**¡Operativos redentores!**
El Gabinete de Seguridad federal dejó claro quién manda en México, activando las alarmas del narco con decomisos millonarios y detenciones en nueve estados.
En Michoacán, 2.5 toneladas de cocaína valoradas en casi mil millones de pesos; una ganga para los narcos. Mientras tanto, en Baja California, agarraron a unos cuantos con más de 750 mil litros de diésel, parece que les encanta pasear con su propio surtidor.
En San Luis Potosí, un pillo intentó pasar más de 67,000 litros de combustible sin factura. En Hidalgo, el botín incluyó armas, vehículos robados y drogas; la fiesta de los malandrines.
Pero en Sinaloa, la joya de la corona: 11 kilos de fentanilo salidos de la nada, valuados en 37.5 millones de pesos. Todo parece un sueño, pero es la dura realidad del narco. Y para no quedarse cortos, casi una tonelada de metanfetamina y 920 kilos de mota hechos cenizas, además de 347 máquinas tragamonedas destruidas; parece el Fin de Año en Sinaloa.

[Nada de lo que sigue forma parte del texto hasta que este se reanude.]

Source: an optimization exercise on an open RTL-to-GDS flow (aim: small area and a short achievable clock period). Production flows keep margins and buffers that such runs may drop.
The RTL was checked by simulation tests, not by an equivalence proof against the original design.
No activity file was given, so power comes from the tool's default toggle rates.

==> design.v <==
package corePkg;
	localparam int wordWidth = 32;
	localparam int regIndexWidth = 4;
	localparam int regCount = 16;
	typedef logic [wordWidth-1:0] wordT;
	typedef logic [regIndexWidth-1:0] regIndexT;
	localparam logic [8:0] opAdd = 9'h1B6;
	localparam logic [8:0] opRsub = 9'h1B8;
	localparam logic [8:0] opAnd = 9'h106;
	localparam logic [8:0] opSll = 9'h08C;
	localparam logic [8:0] opSrl = 9'h08D;
	localparam logic [8:0] opJ = 9'h1FF;
	localparam logic [8:0] opJal = 9'h1FE;
	localparam logic [8:0] opJalr = 9'h1DD;
	localparam logic [8:0] opJr = 9'h1ED;
endpackage
`timescale 1ns/1ps
module instructionDecoder (
	input logic [8:0] opcode,
	output logic isAdd,
	output logic isRsub,
	output logic isAnd,
	output logic isSll,
	output logic isSrl,
	output logic isJ,
	output logic isJal,
	output logic isJalr,
	output logic isJr
);
	assign isAdd = (opcode == corePkg::opAdd);
	assign isRsub = (opcode == corePkg::opRsub);
	assign isAnd = (opcode == corePkg::opAnd);
	assign isSll = (opcode == corePkg::opSll);
	assign isSrl = (opcode == corePkg::opSrl);
	assign isJ = (opcode == corePkg::opJ);
	assign isJal = (opcode == corePkg::opJal);
	assign isJalr = (opcode == corePkg::opJalr);
	assign isJr = (opcode == corePkg::opJr);
endmodule
`timescale 1ns/1ps
module registerFile (
	input logic clk,
	input logic reset,
	input corePkg::regIndexT srcA,
	input corePkg::regIndexT srcB,
	input corePkg::regIndexT writeReg,
	input logic regWriteEnable,
	input corePkg::wordT writeData,
	input logic useImmediate,
	input corePkg::wordT immediate,
	output corePkg::wordT operandA,
	output corePkg::wordT second
);
	corePkg::wordT regs [corePkg::regCount];
	logic [corePkg::regCount-1:0] valid;
	logic [corePkg::regCount-1:0] writeSel;
	logic [corePkg::regCount-1:0] selA;
	logic [corePkg::regCount-1:0] selB;
	always_comb begin
		for (int i = 0; i < corePkg::regCount; i++)
			writeSel[i] = regWriteEnable && (writeReg == corePkg::regIndexT'(i));
	end
	readSelect decodeA (
		.index(srcA),
		.enable(1'b1),
		.valid(valid),
		.sel(selA)
	);
	readSelect decodeB (
		.index(srcB),
		.enable(!useImmediate),
		.valid(valid),
		.sel(selB)
	);
	always_ff @(posedge clk) begin
		for (int i = 0; i < corePkg::regCount; i++) begin
			if (writeSel[i])
				regs[i] <= writeData;
		end
	end
	always_ff @(posedge clk) begin
		if (reset)
			valid <= '0;
		else
			valid <= valid | writeSel;
	end
	always_comb begin
		operandA = '0;
		second = immediate & {corePkg::wordWidth{useImmediate}};
		for (int i = 0; i < corePkg::regCount; i++) begin
			operandA = operandA | (regs[i] & {corePkg::wordWidth{selA[i]}});
			second = second | (regs[i] & {corePkg::wordWidth{selB[i]}});
		end
	end
endmodule
module readSelect (
	input corePkg::regIndexT index,
	input logic enable,
	input logic [corePkg::regCount-1:0] valid,
	output logic [corePkg::regCount-1:0] sel
);
	always_comb begin
		for (int i = 0; i < corePkg::regCount; i++)
			sel[i] = enable && valid[i] && (index == corePkg::regIndexT'(i));
	end
endmodule
`timescale 1ns/1ps
module executeUnit (
	input corePkg::wordT operandA,
	input corePkg::wordT second,
	input logic isAdd,
	input logic isRsub,
	input logic isAnd,
	input logic isSll,
	input logic isSrl,
	input logic isLink,
	input corePkg::wordT pcPlusOne,
	output corePkg::wordT writeData
);
	corePkg::wordT sumN;
	corePkg::wordT earlyN;
	corePkg::wordT level1;
	corePkg::wordT level2;
	corePkg::wordT leftN;
	corePkg::wordT rightN;
	logic [3:0] sel1Left;
	logic [3:0] sel1Right;
	logic [3:0] sel2;
	logic shiftTooWide;
	logic selSllLo, selSllHi, selSrlLo, selSrlHi;
	prefixAdder adder (
		.a(second),
		.b(operandA),
		.invB(isRsub),
		.enable(isAdd | isRsub),
		.sumN(sumN)
	);
	assign shiftTooWide = |second[31:5];
	always_comb begin
		for (int k = 0; k < 4; k++) begin
			sel1Left[k] = !isSrl && (second[1:0] == 2'(k));
			sel1Right[k] = isSrl && (second[1:0] == 2'(k));
			sel2[k] = (second[3:2] == 2'(k));
		end
	end
	assign selSllLo = isSll & ~shiftTooWide & ~second[4];
	assign selSllHi = isSll & ~shiftTooWide & second[4];
	assign selSrlLo = isSrl & ~shiftTooWide & ~second[4];
	assign selSrlHi = isSrl & ~shiftTooWide & second[4];
	shiftLevel1 shift1 (
		.a(operandA),
		.selLeft(sel1Left),
		.selRight(sel1Right),
		.y(level1)
	);
	shiftLevel2 shift2 (
		.a(level1),
		.sel(sel2),
		.y(level2)
	);
	always_comb begin
		for (int i = 0; i < corePkg::wordWidth; i++) begin
			earlyN[i] = ~((isAnd & operandA[i] & second[i]) | (isLink & pcPlusOne[i]));
			leftN[i] = ~((selSllLo & level2[i]) | (selSllHi & (i >= 16 ? level2[(i + 16) % 32] : 1'b0)));
			rightN[i] = ~((selSrlLo & level2[31 - i]) | (selSrlHi & (i <= 15 ? level2[(47 - i) % 32] : 1'b0)));
		end
	end
	for (genvar i = 0; i < corePkg::wordWidth; i++) begin : result
		nand4Cell pick (
			.a(sumN[i]),
			.b(earlyN[i]),
			.c(leftN[i]),
			.d(rightN[i]),
			.y(writeData[i])
		);
	end
endmodule
module shiftLevel1 (
	input corePkg::wordT a,
	input logic [3:0] selLeft,
	input logic [3:0] selRight,
	output corePkg::wordT y
);
	always_comb begin
		for (int i = 0; i < 32; i++) begin
			y[i] = 1'b0;
			for (int k = 0; k < 4; k++) begin
				if (i - k >= 0)
					y[i] = y[i] | (selLeft[k] & a[i - k]);
				if (31 - i + k <= 31)
					y[i] = y[i] | (selRight[k] & a[31 - i + k]);
			end
		end
	end
endmodule
module shiftLevel2 (
	input corePkg::wordT a,
	input logic [3:0] sel,
	output corePkg::wordT y
);
	always_comb begin
		for (int i = 0; i < 32; i++) begin
			y[i] = 1'b0;
			for (int k = 0; k < 4; k++)
				if (i - 4 * k >= 0)
					y[i] = y[i] | (sel[k] & a[i - 4 * k]);
		end
	end
endmodule
module nand4Cell (
	input logic a,
	input logic b,
	input logic c,
	input logic d,
	output logic y
);
	assign y = ~(a & b & c & d);
endmodule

¿Y la CDMX? Nada menos que siete bandidos atrapados en cuatro alcaldías, puros influencer del narco. Mientras, en Guerrero llenaron el tanque de la justicia con dos extranjeros llenos de armas, droga y parafernalia táctica.
Aguascalientes no se quedó atrás, un maleante a la sombra de todo el país enfrentó su destino. Pero tranquilo, todo enmarcado en la «Estrategia Nacional de Seguridad». Todo un circo organizado para la galera.
Hasta la próxima, en el siguiente capítulo de «México, tierra de narco y decomisos».